Engineers embed faithfulness and hallucination evals into OpenTelemetry traces
- Arize Phoenix and its OpenInference instrumentation let engineers attach LLM evaluation results to OpenTelemetry traces instead of storing them separately. - Phoenix Evals 2.0 says its evaluators are natively instrumented with OpenTelemetry tracing and ship prebuilt hallucination-detection metrics. - The shift ties quality scores to the same traces that already capture model calls, retrieval, timing, and token usage, giving teams one debugging record for runtime and evals (arize.com) (github.com).
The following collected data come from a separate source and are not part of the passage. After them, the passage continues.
<file path="config.mk">
export PLATFORM = sky130hd
export DESIGN_NAME = frame_accept_config
export DESIGN_NICKNAME = d
export VERILOG_FILES = /design/src/inc/frame_accept_pkg.sv /design/src/core/frame_accept_config.sv /design/src/core/frame_length_gate.sv
export SDC_FILE = /design/constraint.sdc
export NUM_CORES = 1
export LEC_CHECK = 0
export BUFFER_PORTS_ARGS = -buffer_cell sky130_fd_sc_hd__buf_2
export CAP_MARGIN = 20
export CORE_MARGIN = 2
export CORE_UTILIZATION = 35
export DETAILED_ROUTE_END_ITERATION = 10
export GPL_ROUTABILITY_DRIVEN = 1
export SYNTH_ARGS = -nofsm -noshare
export SYNTH_HDL_FRONTEND = slang
export SYNTH_SLANG_ARGS = --single-unit
</file>
<file path="constraint.sdc">
create_clock -name clock -period 4.2 [get_ports clock]
set_input_delay 0.21 -clock clock [delete_from_list [all_inputs] [get_ports clock]]
set_output_delay 0.21 -clock clock [all_outputs]
set_load 0.02 [all_outputs]
</file>
File: config.mk
export PLATFORM = sky130hd
export DESIGN_NAME = event_user_mux
export DESIGN_NICKNAME = d
export VERILOG_FILES = /design/src/design/event_user_mux_pkg.sv /design/src/design/channel_fanout_if.sv /design/src/design/event_user_select.sv /design/src/design/event_user_mux.sv
export VERILOG_INCLUDE_DIRS = /design/src /design/src/design
export SDC_FILE = /design/constraint.sdc
export NUM_CORES = 1
export LEC_CHECK = 0
export ABC_CLOCK_PERIOD_IN_PS = 2850
export BUFFER_PORTS_ARGS = -buffer_cell sky130_fd_sc_hd__buf_2
export CAP_MARGIN = 40
export CORE_MARGIN = 8
export CORE_UTILIZATION = 55
export DETAILED_ROUTE_END_ITERATION = 8
export GPL_ROUTABILITY_DRIVEN = 1
export PLACE_DENSITY = 0.73
export SLEW_MARGIN = 10
export SYNTH_ARGS = -nofsm -noshare
export SYNTH_HDL_FRONTEND = slang
export SYNTH_SLANG_ARGS = --single-unit
File: constraint.sdc
create_clock -name sys_clk -period 2.85 [get_ports sys_clk]
set_input_delay 0.285 -clock sys_clk [delete_from_list [all_inputs] [get_ports sys_clk]]
set_output_delay 0.285 -clock sys_clk [all_outputs]
set_load 0.02 [all_outputs]
==> src/verilog/fsc_prio_enc.sv <==
// Purpose: picks the winning fault source and gives its code
// Assumes: src bit 0 is the highest priority source
// Notes:   purely combinational; any is low when no source is raised
`timescale 1ns/1ps
module fsc_prio_enc
  import fsc_pkg::*;
(
  // raised fault sources
  input wire logic [FSC_SRC_COUNT-1:0] src,
  // chosen fault
  output logic [4:0] code,
  output logic any,
  output logic isExt,
  output logic addrValid,
  output logic addrUnpred
);

  // ------------------------------------------------------------
  // priority selection
  // ------------------------------------------------------------
  wire selAlign = src[FSC_SRC_ALIGN];
  wire selBack = src[FSC_SRC_BACKGROUND];
  wire selPerm = src[FSC_SRC_PERM];
  wire selSExt = src[FSC_SRC_SYNC_EXT];
  wire selAExt = src[FSC_SRC_ASYNC_EXT];
  wire selSEcc = src[FSC_SRC_SYNC_ECC];
  wire selAEcc = src[FSC_SRC_ASYNC_ECC];

  // first raised source wins; only the eight defined codes can leave here
  assign code = selAlign ? FSC_CODE_ALIGN :
                selBack ? FSC_CODE_BACKGROUND :
                selPerm ? FSC_CODE_PERM :
                selSExt ? FSC_CODE_SYNC_EXT :
                selAExt ? FSC_CODE_ASYNC_EXT :
                selSEcc ? FSC_CODE_SYNC_ECC :
                selAEcc ? FSC_CODE_ASYNC_ECC :
                FSC_CODE_DEBUG;

  // address qualifiers follow the winning code
  assign any = |src;
  assign isExt = (code == FSC_CODE_SYNC_EXT) || (code == FSC_CODE_ASYNC_EXT);
  assign addrUnpred = (code == FSC_CODE_ASYNC_EXT) || (code == FSC_CODE_ASYNC_ECC);
  assign addrValid = any && !addrUnpred && (code != FSC_CODE_DEBUG);

endmodule
--- src/verilog/psf_pkg.sv ---
// Package for the program status flags block
package psf_pkg;
  localparam logic [7:0] PSF_SFR_ADDR   = 8'hd0;
  localparam logic [7:0] PSF_RESET_VAL  = 8'h00;
  localparam int         PSF_BIT_CARRY  = 7;
  localparam int         PSF_BIT_HALF   = 6;
  localparam int         PSF_BIT_USER0  = 5;
  localparam int         PSF_BIT_BANK_H = 4;
  localparam int         PSF_BIT_BANK_L = 3;
  localparam int         PSF_BIT_WRAP   = 2;
  localparam int         PSF_BIT_USER1  = 1;
  localparam int         PSF_BIT_PARITY = 0;
  localparam logic [7:0] PSF_BYTE_MAX   = 8'hff;
  localparam logic [4:0] PSF_BANK_BASE_STEP = 5'h08;

  typedef enum logic [2:0] {
    PSF_OP_NONE  = 3'h0,
    PSF_OP_ADD   = 3'h1,
    PSF_OP_ADD_CARRY  = 3'h3,
    PSF_OP_SUB_BORROW = 3'h2,
    PSF_OP_MULTIPLY   = 3'h6,
    PSF_OP_DIV   = 3'h7,
    PSF_OP_OTHER = 3'h5
  } psf_op_e;

  typedef struct packed {
    psf_op_e    op;
    logic [7:0] a;
    logic [7:0] b;
  } psf_alu_s;

  typedef struct packed {
    logic       wr_en;
    logic       bit_en;
    logic [7:0] addr;
    logic [2:0] bit_sel;
    logic [7:0] wdata;
  } psf_sfr_s;
endpackage : psf_pkg

--- src/verilog/psf_status.sv ---
// Program status word: arithmetic flags, user flags, bank select, parity
//
// Contract
// RULE1 - Carry is set on carry out of an add or borrow of a subtract, and cleared by other arithmetic.
// RULE2 - Half-byte carry is set on carry into or borrow from the upper nibble, and cleared by other arithmetic.
// RULE3 - Bits 5 and 1 are software flags, written by byte or bit access and never changed by hardware.
// RULE4 - Bank select in bits 4:3 picks the register bank base 0x00, 0x08, 0x10 or 0x18.
// RULE5 - Signed wrap flag is set when add, add with carry or subtract with borrow overflows two's complement.
// RULE6 - Signed wrap flag is set when a multiply product exceeds 255.
// RULE7 - Signed wrap flag is set when a divide has a zero divisor.
// RULE8 - Add, add with carry, subtract with borrow, multiply and divide clear the wrap flag otherwise.
// RULE9 - Bit 0 is read-only odd parity of the accumulator, tracked continuously.
// RULE10 - The status word sits at SFR address 0xd0, byte and bit addressable, zero after reset.
// RULE11 - A byte write updates every writable bit and the parity position ignores the written value.
`timescale 1ns/10ps
module psf_status
  import psf_pkg::*;
(
  input  wire logic     clk,
  input  wire logic     rst_n,
  input  wire psf_alu_s alu_in,
  input  wire logic [7:0] acc_value,
  input  wire psf_sfr_s sfr_in,
  output logic [7:0]    sfr_rdata,
  output logic          carry_flag,
  output logic          half_byte_carry_flag,
  output logic          signed_wrap_flag,
  output logic [1:0]    bank_select,
  output logic [4:0]    bank_base
);

  // Reset synchroniser
  logic        rst_sync1_reg;
  logic        rst_sync1_next;
  logic        rst_sync2_reg;
  logic        rst_sync2_next;
  logic        rst_int_n;

  // Stored status word
  logic [7:0]  status_reg;
  logic [7:0]  status_next;

  // Registered views of the word
  logic [7:0]  rdata_reg;
  logic [7:0]  rdata_next;
  logic [4:0]  base_reg;
  logic [4:0]  base_next;
  logic        parity_reg;
  logic        parity_next;

  // Arithmetic terms
  logic        carry_in;
  logic [8:0]  add_full;
  logic [4:0]  add_low;
  logic [8:0]  sub_full;
  logic [4:0]  sub_low;
  logic [15:0] product;
  logic        add_wrap;
  logic        sub_wrap;
  logic        mul_wrap;
  logic        div_wrap;

  // Decoded operation
  logic        op_add;
  logic        op_add_carry;
  logic        op_sub_borrow;
  logic        op_multiply;
  logic        op_divide;
  logic        op_other;
  logic        op_any;
  logic        op_sets_wrap;

  // Software access
  logic        sel_hit;
  logic        byte_write;
  logic        bit_write;
  logic [7:0]  bit_mask;
  logic [7:0]  write_word;

  // Flag results of this cycle's arithmetic
  logic        carry_calc;
  logic        half_calc;
  logic        wrap_calc;

  // Reset release
  always_comb begin
    rst_sync1_next = 1'b1;
    rst_sync2_next = rst_sync1_reg;
  end

  // Two flops so every state flop leaves reset on the same edge
  always_ff @(posedge clk or negedge rst_n) begin
    if (!rst_n) begin
      rst_sync1_reg <= 1'b0;
      rst_sync2_reg <= 1'b0;
    end else begin
      rst_sync1_reg <= rst_sync1_next;
      rst_sync2_reg <= rst_sync2_next;
    end
  end

  assign rst_int_n = rst_sync2_reg;

  // Operation decode
  always_comb begin
    op_add        = 1'b0;
    op_add_carry  = 1'b0;
    op_sub_borrow = 1'b0;
    op_multiply   = 1'b0;
    op_divide     = 1'b0;
    op_other      = 1'b0;
    case (alu_in.op)
      PSF_OP_ADD: begin
        op_add = 1'b1;
      end
      PSF_OP_ADD_CARRY: begin
        op_add_carry = 1'b1;
      end
      PSF_OP_SUB_BORROW: begin
        op_sub_borrow = 1'b1;
      end
      PSF_OP_MULTIPLY: begin
        op_multiply = 1'b1;
      end
      PSF_OP_DIV: begin
        op_divide = 1'b1;
      end
      PSF_OP_OTHER: begin
        op_other = 1'b1;
      end
      default: begin
        op_add = 1'b0;
      end
    endcase
    op_any       = op_add | op_add_carry | op_sub_borrow | op_multiply | op_divide | op_other;
    // Other arithmetic leaves the wrap flag alone
    op_sets_wrap = op_any & ~op_other; // RULE8
  end

  // Adders, subtractors and the product
  always_comb begin
    // Only the chained forms take the stored carry as carry or borrow in
    carry_in = (op_add_carry | op_sub_borrow) & status_reg[PSF_BIT_CARRY];
    add_full = {1'b0, alu_in.a} + {1'b0, alu_in.b} + {8'h00, carry_in};
    add_low  = {1'b0, alu_in.a[3:0]} + {1'b0, alu_in.b[3:0]} + {4'h0, carry_in};
    sub_full = {1'b0, alu_in.a} - {1'b0, alu_in.b} - {8'h00, carry_in};
    sub_low  = {1'b0, alu_in.a[3:0]} - {1'b0, alu_in.b[3:0]} - {4'h0, carry_in};
    product  = {8'h00, alu_in.a} * {8'h00, alu_in.b};
    add_wrap = (alu_in.a[7] == alu_in.b[7]) && (add_full[7] != alu_in.a[7]); // RULE5
    sub_wrap = (alu_in.a[7] != alu_in.b[7]) && (sub_full[7] != alu_in.a[7]); // RULE5
    mul_wrap = (product[15:8] != 8'h00); // RULE6
    div_wrap = (alu_in.b == 8'h00); // RULE7
  end

  // Flag values this operation leaves behind
  always_comb begin
    // Multiply, divide and other arithmetic leave both carries clear
    carry_calc = 1'b0;
    half_calc  = 1'b0;
    wrap_calc  = 1'b0;
    if (op_add || op_add_carry) begin
      carry_calc = add_full[8]; // RULE1
      half_calc  = add_low[4]; // RULE2
      wrap_calc  = add_wrap; // RULE5
    end else if (op_sub_borrow) begin
      carry_calc = sub_full[8]; // RULE1
      half_calc  = sub_low[4]; // RULE2
      wrap_calc  = sub_wrap; // RULE5
    end else if (op_multiply) begin
      wrap_calc = mul_wrap; // RULE6
    end else if (op_divide) begin
      wrap_calc = div_wrap; // RULE7
    end
  end

  // Software access decode
  always_comb begin
    sel_hit    = sfr_in.wr_en && (sfr_in.addr == PSF_SFR_ADDR); // RULE10
    byte_write = sel_hit && !sfr_in.bit_en; // RULE11
    bit_write  = sel_hit && sfr_in.bit_en; // RULE3
    bit_mask   = 8'h01 << sfr_in.bit_sel;
    write_word = {8{sfr_in.wdata[0]}};
  end

  // Next status word
  always_comb begin
    status_next = status_reg;
    // Software first; arithmetic in the same cycle then owns its flags
    if (byte_write) begin
      status_next = sfr_in.wdata; // RULE11
    end else if (bit_write) begin
      status_next = (status_reg & ~bit_mask) | (write_word & bit_mask); // RULE3
    end
    if (op_any) begin
      status_next[PSF_BIT_CARRY] = carry_calc; // RULE1
      status_next[PSF_BIT_HALF]  = half_calc; // RULE2
    end
    if (op_sets_wrap) begin
      status_next[PSF_BIT_WRAP] = wrap_calc; // RULE8
    end
    // Stored parity slot stays clear; the live bit joins on read
    status_next[PSF_BIT_PARITY] = 1'b0; // RULE11
  end

  // Status word register
  always_ff @(posedge clk or negedge rst_int_n) begin
    if (!rst_int_n) begin
      status_reg <= PSF_RESET_VAL; // RULE10
    end else begin
      status_reg <= status_next;
    end
  end

  // Parity of the accumulator
  always_comb begin
    // Follows the accumulator every cycle, not only on writes
    parity_next = ^acc_value; // RULE9
  end

  always_ff @(posedge clk or negedge rst_int_n) begin
    if (!rst_int_n) begin
      parity_reg <= 1'b0;
    end else begin
      parity_reg <= parity_next;
    end
  end

  // Bank base address
  always_comb begin
    // Eight registers per bank, so the base is the select shifted by three
    base_next = {status_next[PSF_BIT_BANK_H:PSF_BIT_BANK_L], 3'h0}; // RULE4
  end

  always_ff @(posedge clk or negedge rst_int_n) begin
    if (!rst_int_n) begin
      base_reg <= 5'h00;
    end else begin
      base_reg <= base_next;
    end
  end

  // Read view of the word
  always_comb begin
    rdata_next = {status_next[7:1], parity_next}; // RULE9
  end

  // Registered from the next word, so reads change on the same edge as the stored word
  always_ff @(posedge clk or negedge rst_int_n) begin
    if (!rst_int_n) begin
      rdata_reg <= PSF_RESET_VAL; // RULE10
    end else begin
      rdata_reg <= rdata_next;
    end
  end

  // Every output straight from a flop
  assign sfr_rdata            = rdata_reg;
  assign carry_flag           = status_reg[PSF_BIT_CARRY];
  assign half_byte_carry_flag = status_reg[PSF_BIT_HALF];
  assign signed_wrap_flag     = status_reg[PSF_BIT_WRAP];
  assign bank_select          = status_reg[PSF_BIT_BANK_H:PSF_BIT_BANK_L]; // RULE4
  assign bank_base            = base_reg;

endmodule : psf_status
A trace is the step-by-step receipt for one large language model request, and engineers are now attaching quality grades to that same receipt. (arize-ai.github.io) (arize.com) Arize’s Phoenix platform accepts traces over the OpenTelemetry protocol, and its OpenInference layer defines AI-specific fields for model calls, retrieval, tools, inputs, and outputs. (arize.com) (github.com) Phoenix also lets teams export trace datasets, run evaluators on those traces, and log the resulting labels and scores back into the Phoenix user interface. (arize.com) That changes how LLM debugging works in practice. Instead of checking one system for latency and another for hallucination or relevance, developers can inspect a single run and see what the model did, how long it took, and how it scored. (arize.com 1) (arize.com 2) Phoenix’s documentation says a trace can capture model calls, retrieval, tool use, and custom logic, while OpenInference shows those traces as linked spans with shared trace IDs and parent-child relationships. (arize.com) (arize-ai.github.io) Arize’s evals package says it includes prebuilt metrics for tasks such as hallucination detection, and that evaluators are natively instrumented through OpenTelemetry tracing. (github.com) Older observability tools were built to watch servers and networks. Arize’s 2023 tracing write-up said LLM systems need different span types, including evals, agents, embeddings, and model calls, because a few lines of orchestration code can trigger many downstream operations. (arize.com) The result is a more unified record for AI operations: one trace can carry the request path, the model output, and the score that says whether the answer stayed grounded in its source material. (arize.com 1) (arize.com 2) That is why engineers are pushing evals into traces. The same telemetry stream that already explains where an LLM call went can now show whether it was fast, expensive, and wrong. (arize.com) (github.com)